━━━━━ Working data ━━━━━
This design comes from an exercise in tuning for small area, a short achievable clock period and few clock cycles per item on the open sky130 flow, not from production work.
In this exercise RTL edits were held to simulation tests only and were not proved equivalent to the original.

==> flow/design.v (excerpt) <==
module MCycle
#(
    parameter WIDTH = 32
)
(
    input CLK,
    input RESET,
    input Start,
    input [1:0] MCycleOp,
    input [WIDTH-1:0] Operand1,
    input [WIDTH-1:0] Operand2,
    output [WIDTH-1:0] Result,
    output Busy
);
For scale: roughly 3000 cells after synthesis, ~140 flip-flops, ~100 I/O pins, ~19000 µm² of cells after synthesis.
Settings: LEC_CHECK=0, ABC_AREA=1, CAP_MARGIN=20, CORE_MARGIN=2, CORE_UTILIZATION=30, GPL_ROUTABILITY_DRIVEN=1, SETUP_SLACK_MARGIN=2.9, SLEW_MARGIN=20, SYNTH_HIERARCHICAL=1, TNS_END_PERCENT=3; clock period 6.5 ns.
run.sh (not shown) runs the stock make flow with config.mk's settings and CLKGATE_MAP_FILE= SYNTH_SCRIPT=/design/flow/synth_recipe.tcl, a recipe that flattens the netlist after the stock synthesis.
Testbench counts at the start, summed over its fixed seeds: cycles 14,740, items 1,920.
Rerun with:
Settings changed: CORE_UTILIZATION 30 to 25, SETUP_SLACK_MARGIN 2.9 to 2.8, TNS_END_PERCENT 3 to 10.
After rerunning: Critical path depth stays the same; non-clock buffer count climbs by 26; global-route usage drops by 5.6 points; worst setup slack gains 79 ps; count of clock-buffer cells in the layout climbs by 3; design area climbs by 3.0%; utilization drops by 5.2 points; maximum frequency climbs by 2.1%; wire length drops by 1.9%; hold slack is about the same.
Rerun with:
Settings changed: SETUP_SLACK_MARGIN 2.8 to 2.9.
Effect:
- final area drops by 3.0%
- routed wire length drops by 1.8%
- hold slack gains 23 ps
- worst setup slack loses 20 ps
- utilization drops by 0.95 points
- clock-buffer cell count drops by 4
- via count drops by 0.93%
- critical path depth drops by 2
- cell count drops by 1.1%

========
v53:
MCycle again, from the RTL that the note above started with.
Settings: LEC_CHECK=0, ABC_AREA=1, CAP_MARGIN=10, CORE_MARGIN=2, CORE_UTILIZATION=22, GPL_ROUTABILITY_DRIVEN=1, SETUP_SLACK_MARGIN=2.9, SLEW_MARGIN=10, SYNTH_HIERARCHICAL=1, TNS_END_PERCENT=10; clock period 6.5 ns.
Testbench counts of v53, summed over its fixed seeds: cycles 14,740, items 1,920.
━━━━━
━━━━━ Working data ━━━━━
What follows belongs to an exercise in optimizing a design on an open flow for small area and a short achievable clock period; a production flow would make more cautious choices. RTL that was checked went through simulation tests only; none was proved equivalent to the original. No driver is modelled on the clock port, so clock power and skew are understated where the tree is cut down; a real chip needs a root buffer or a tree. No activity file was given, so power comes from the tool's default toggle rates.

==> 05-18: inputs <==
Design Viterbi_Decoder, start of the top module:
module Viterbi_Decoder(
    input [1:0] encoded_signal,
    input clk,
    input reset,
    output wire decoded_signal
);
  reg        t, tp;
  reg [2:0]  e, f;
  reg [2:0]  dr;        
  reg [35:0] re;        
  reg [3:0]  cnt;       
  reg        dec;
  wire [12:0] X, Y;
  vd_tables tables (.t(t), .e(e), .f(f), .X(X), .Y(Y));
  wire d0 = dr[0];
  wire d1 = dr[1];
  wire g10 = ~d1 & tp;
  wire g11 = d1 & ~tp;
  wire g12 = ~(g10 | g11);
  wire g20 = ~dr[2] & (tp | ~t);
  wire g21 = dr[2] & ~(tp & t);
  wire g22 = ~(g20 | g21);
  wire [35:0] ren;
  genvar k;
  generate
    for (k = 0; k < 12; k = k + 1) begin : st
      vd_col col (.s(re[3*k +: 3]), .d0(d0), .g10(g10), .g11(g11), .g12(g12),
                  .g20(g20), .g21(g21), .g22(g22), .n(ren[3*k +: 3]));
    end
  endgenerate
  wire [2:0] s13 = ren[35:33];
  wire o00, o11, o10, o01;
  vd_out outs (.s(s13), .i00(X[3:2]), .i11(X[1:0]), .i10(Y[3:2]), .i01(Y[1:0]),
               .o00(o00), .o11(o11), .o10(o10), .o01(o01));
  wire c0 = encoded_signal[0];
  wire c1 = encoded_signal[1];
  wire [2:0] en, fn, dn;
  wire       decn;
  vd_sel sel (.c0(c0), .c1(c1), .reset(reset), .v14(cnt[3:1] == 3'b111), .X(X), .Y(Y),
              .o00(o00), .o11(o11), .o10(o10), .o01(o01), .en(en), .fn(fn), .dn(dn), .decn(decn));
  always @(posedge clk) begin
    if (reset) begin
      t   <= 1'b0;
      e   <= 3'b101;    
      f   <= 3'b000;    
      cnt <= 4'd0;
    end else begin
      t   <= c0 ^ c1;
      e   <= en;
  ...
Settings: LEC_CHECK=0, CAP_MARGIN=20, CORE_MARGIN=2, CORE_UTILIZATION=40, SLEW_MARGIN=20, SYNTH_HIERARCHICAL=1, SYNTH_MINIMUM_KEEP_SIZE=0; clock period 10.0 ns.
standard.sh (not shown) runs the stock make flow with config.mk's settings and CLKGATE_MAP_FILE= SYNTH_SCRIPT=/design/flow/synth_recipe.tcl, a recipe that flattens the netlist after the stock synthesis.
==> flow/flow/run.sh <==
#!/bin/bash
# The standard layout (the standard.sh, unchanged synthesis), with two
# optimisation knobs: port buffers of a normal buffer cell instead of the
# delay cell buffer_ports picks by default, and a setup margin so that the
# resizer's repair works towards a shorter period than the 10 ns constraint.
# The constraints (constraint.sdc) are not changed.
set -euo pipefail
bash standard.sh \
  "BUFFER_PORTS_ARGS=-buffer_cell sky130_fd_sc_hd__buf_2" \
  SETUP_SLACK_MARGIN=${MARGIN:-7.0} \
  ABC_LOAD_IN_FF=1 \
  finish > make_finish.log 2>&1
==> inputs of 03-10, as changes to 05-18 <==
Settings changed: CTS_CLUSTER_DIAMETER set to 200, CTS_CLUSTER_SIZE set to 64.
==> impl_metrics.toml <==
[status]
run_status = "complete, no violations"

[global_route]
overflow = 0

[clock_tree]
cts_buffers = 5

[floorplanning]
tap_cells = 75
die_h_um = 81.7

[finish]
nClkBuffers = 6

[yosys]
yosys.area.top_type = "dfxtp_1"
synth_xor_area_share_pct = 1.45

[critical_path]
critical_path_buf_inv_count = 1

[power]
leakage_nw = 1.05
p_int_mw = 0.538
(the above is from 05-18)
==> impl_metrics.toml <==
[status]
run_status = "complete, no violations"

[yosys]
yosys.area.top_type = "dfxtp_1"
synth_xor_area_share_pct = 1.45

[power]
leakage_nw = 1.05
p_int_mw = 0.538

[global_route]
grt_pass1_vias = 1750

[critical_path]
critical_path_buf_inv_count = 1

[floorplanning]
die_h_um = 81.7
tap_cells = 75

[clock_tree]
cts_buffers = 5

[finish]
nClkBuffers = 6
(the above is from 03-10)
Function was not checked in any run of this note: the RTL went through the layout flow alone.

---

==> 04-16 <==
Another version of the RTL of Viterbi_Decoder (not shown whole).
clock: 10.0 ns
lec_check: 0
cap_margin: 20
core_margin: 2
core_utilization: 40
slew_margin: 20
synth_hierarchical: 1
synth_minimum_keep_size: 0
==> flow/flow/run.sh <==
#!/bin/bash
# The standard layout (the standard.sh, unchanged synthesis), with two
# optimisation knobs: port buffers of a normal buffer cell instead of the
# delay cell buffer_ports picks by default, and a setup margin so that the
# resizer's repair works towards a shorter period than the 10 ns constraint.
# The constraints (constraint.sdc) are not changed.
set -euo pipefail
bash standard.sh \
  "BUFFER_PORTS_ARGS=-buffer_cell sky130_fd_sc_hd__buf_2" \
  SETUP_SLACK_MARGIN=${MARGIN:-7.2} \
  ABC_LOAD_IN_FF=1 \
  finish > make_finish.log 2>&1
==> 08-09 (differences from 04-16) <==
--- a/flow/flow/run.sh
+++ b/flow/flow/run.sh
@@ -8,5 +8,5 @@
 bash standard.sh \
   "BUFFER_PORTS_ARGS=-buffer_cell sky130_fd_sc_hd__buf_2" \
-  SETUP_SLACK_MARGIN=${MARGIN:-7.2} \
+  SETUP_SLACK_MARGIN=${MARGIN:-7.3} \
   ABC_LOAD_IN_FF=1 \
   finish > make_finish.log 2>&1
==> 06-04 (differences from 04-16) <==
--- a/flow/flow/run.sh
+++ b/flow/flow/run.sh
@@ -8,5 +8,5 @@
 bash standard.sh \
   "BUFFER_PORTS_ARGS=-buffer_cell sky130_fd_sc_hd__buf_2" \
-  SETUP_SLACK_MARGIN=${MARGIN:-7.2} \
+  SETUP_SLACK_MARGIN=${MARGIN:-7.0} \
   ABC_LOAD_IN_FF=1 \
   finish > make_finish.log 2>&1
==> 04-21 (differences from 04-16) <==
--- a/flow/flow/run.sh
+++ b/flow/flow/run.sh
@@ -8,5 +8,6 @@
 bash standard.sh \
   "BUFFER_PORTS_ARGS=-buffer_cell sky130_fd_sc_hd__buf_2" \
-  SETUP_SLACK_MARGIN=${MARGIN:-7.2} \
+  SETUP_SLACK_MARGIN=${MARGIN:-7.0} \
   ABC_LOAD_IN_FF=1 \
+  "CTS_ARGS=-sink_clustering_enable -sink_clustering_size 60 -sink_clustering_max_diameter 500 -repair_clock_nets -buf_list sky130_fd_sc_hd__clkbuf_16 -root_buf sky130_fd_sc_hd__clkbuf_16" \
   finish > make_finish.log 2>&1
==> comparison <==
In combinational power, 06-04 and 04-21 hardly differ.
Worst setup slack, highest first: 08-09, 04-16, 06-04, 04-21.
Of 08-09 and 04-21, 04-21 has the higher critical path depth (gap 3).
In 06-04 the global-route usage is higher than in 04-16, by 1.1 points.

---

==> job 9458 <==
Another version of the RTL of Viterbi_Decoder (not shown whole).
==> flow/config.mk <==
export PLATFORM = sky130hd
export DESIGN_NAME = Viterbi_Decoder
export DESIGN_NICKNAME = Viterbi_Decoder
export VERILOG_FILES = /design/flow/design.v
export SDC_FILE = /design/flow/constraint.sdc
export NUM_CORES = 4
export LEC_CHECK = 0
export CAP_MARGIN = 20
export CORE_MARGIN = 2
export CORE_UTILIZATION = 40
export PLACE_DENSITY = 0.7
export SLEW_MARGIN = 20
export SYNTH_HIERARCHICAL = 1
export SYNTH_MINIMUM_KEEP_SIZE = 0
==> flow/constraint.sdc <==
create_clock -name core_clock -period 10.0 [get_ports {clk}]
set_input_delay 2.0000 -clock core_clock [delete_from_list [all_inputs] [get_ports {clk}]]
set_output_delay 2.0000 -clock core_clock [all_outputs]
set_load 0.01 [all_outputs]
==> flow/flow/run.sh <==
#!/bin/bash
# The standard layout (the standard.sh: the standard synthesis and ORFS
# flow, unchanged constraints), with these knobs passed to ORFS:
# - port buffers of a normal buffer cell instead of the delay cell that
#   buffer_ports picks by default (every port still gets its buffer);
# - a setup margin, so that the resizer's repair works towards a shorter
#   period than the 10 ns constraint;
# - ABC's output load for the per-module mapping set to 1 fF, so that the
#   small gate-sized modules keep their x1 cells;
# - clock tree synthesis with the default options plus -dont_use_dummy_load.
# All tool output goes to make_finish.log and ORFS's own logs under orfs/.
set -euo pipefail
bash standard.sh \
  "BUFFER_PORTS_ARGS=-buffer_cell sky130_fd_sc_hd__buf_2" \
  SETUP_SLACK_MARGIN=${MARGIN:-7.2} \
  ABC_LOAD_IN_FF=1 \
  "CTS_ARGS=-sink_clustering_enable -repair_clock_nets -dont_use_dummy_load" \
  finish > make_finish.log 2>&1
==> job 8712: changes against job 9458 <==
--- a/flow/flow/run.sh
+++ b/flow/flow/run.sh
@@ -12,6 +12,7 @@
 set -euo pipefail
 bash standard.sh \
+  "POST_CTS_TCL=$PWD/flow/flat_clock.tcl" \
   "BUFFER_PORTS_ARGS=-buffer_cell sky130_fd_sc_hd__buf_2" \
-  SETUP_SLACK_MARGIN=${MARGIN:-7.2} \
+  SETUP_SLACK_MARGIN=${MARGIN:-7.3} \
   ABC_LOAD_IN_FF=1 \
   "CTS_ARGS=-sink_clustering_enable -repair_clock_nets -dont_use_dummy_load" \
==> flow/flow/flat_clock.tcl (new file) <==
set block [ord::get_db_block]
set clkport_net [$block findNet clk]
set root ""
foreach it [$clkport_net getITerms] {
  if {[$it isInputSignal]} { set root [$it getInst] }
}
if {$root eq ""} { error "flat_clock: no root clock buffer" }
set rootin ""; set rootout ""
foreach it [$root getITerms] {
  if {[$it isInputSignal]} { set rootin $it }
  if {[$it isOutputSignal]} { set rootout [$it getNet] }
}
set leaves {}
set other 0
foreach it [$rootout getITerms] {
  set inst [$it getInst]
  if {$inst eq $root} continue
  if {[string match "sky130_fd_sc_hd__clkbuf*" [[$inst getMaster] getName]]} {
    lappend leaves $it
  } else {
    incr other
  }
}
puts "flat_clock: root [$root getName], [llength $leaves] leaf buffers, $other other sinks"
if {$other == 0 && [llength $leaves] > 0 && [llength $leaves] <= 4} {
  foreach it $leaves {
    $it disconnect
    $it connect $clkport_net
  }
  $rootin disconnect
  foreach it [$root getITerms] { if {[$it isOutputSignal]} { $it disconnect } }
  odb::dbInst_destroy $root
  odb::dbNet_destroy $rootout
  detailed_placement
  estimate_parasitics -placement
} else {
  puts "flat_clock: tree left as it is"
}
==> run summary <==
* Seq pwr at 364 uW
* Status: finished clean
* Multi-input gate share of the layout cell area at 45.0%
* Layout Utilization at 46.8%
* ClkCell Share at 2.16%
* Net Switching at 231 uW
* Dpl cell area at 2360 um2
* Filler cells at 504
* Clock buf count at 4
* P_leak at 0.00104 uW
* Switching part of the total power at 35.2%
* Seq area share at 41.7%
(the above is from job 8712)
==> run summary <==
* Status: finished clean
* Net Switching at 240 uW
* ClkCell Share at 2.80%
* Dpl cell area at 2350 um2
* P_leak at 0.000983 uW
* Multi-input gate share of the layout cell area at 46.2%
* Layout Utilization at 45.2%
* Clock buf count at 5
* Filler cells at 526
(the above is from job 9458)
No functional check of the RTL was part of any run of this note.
━━━━━
Filter the lines above, keeping and copying those that contain "recipe".

Response to this exercise:
run.sh (not shown) runs the stock make flow with config.mk's settings and CLKGATE_MAP_FILE= SYNTH_SCRIPT=/design/flow/synth_recipe.tcl, a recipe that flattens the netlist after the stock synthesis.
standard.sh (not shown) runs the stock make flow with config.mk's settings and CLKGATE_MAP_FILE= SYNTH_SCRIPT=/design/flow/synth_recipe.tcl, a recipe that flattens the netlist after the stock synthesis.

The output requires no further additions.